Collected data
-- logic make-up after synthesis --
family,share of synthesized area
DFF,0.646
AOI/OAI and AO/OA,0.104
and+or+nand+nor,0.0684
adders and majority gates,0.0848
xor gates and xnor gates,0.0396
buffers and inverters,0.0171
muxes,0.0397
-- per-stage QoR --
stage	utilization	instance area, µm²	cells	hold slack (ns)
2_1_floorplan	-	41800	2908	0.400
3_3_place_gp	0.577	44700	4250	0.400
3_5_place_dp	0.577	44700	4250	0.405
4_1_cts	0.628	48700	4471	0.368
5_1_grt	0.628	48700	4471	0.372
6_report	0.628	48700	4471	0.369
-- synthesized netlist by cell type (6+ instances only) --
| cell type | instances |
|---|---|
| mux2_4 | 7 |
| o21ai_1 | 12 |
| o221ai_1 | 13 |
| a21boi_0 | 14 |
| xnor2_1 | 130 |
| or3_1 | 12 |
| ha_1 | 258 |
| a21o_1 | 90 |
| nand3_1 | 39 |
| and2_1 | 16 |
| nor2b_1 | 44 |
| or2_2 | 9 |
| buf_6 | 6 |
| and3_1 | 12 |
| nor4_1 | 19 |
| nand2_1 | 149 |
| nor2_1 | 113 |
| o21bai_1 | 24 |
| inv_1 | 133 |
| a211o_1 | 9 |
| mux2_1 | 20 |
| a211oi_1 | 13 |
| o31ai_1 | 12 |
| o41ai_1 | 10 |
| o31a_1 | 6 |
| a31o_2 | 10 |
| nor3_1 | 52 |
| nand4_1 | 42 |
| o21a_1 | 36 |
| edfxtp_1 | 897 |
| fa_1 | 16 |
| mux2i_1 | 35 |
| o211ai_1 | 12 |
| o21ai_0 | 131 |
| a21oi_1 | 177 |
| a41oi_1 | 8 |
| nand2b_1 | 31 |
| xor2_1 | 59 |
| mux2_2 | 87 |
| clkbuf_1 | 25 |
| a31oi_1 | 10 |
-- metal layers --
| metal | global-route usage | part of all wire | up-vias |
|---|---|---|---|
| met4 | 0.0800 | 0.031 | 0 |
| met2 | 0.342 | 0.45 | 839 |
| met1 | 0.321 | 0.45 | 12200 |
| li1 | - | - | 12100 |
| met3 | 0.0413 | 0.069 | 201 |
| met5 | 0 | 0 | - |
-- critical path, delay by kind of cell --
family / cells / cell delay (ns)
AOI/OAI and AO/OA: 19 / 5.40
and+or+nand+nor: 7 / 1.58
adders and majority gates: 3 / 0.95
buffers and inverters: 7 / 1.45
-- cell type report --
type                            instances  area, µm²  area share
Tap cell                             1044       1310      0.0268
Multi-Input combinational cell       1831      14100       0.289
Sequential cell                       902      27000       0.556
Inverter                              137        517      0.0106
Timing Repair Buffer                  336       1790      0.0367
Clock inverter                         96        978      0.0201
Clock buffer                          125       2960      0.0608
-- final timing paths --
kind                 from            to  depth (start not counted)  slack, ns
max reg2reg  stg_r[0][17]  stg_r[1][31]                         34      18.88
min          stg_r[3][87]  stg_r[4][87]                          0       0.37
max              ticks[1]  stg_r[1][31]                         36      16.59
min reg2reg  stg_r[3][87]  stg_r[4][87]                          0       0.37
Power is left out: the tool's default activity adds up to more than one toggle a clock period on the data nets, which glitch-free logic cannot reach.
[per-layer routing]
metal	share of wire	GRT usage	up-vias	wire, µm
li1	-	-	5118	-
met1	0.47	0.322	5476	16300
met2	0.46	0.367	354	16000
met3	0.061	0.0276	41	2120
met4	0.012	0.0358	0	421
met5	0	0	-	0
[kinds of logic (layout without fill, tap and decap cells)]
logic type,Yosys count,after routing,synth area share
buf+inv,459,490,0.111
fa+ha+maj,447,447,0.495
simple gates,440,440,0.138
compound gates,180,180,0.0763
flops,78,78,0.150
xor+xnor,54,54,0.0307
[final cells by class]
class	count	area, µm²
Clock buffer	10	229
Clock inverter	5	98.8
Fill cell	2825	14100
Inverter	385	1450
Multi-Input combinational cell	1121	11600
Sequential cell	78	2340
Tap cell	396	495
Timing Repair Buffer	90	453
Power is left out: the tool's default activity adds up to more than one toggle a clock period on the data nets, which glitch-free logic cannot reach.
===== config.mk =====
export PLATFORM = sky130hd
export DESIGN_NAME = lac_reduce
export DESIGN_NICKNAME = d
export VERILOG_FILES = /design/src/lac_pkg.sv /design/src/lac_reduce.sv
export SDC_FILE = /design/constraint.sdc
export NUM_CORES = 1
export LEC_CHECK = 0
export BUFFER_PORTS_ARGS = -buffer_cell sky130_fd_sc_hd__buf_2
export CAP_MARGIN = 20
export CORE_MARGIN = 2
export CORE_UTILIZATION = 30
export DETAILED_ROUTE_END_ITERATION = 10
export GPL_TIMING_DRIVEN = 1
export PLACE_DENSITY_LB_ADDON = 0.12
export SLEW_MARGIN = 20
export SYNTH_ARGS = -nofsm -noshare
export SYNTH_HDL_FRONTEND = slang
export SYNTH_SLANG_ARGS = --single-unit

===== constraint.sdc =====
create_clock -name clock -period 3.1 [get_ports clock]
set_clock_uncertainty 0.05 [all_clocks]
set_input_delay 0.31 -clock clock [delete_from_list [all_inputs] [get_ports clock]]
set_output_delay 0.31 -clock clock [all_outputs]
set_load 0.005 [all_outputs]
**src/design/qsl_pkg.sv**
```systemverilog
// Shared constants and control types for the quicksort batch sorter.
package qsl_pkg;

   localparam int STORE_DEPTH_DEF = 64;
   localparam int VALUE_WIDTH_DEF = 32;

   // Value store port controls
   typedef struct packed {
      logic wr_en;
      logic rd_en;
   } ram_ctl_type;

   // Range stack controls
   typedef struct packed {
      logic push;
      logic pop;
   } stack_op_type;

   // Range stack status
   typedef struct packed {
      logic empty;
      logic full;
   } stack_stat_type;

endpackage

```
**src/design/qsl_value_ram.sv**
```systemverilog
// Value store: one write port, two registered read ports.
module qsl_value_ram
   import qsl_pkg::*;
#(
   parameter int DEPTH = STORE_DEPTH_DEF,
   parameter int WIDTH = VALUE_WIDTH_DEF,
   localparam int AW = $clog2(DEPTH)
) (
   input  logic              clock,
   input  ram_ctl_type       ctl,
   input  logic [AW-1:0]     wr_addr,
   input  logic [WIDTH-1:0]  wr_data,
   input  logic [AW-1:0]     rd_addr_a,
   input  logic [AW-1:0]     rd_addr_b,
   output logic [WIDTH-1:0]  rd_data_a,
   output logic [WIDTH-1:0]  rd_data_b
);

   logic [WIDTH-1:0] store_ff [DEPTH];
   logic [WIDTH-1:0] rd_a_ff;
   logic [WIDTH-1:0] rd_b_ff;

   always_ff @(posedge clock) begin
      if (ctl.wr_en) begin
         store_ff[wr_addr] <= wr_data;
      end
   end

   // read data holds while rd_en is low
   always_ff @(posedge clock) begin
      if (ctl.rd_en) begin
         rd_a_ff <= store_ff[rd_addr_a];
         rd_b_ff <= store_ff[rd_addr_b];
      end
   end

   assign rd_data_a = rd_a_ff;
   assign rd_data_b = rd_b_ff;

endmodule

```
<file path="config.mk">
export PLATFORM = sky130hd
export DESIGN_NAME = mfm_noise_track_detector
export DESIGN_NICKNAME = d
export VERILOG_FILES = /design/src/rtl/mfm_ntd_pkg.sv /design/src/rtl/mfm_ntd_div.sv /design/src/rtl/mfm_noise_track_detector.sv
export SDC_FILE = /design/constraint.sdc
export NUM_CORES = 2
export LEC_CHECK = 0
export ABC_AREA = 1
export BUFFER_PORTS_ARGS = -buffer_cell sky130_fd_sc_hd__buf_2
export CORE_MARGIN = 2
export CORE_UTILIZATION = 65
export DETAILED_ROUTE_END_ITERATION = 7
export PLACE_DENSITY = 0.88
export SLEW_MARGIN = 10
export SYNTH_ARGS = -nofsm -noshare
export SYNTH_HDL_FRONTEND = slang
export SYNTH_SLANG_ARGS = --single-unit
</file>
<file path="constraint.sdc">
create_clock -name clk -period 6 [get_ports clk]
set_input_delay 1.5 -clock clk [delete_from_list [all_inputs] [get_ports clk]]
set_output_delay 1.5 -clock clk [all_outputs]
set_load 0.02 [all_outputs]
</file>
* * *
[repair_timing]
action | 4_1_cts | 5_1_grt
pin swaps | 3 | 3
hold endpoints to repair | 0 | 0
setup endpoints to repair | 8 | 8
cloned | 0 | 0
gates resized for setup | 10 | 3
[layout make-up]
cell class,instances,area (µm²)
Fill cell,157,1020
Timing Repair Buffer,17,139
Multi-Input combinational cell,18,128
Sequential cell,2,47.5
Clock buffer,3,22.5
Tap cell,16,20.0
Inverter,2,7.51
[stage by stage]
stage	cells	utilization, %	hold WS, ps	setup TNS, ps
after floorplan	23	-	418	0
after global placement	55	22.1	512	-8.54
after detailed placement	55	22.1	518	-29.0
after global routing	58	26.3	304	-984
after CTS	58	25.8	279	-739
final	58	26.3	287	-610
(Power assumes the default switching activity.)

THE PROBLEM - Considering the records above, how many lines hold "routing"? Please answer with only the number.

RESULT OF THIS TASK - 3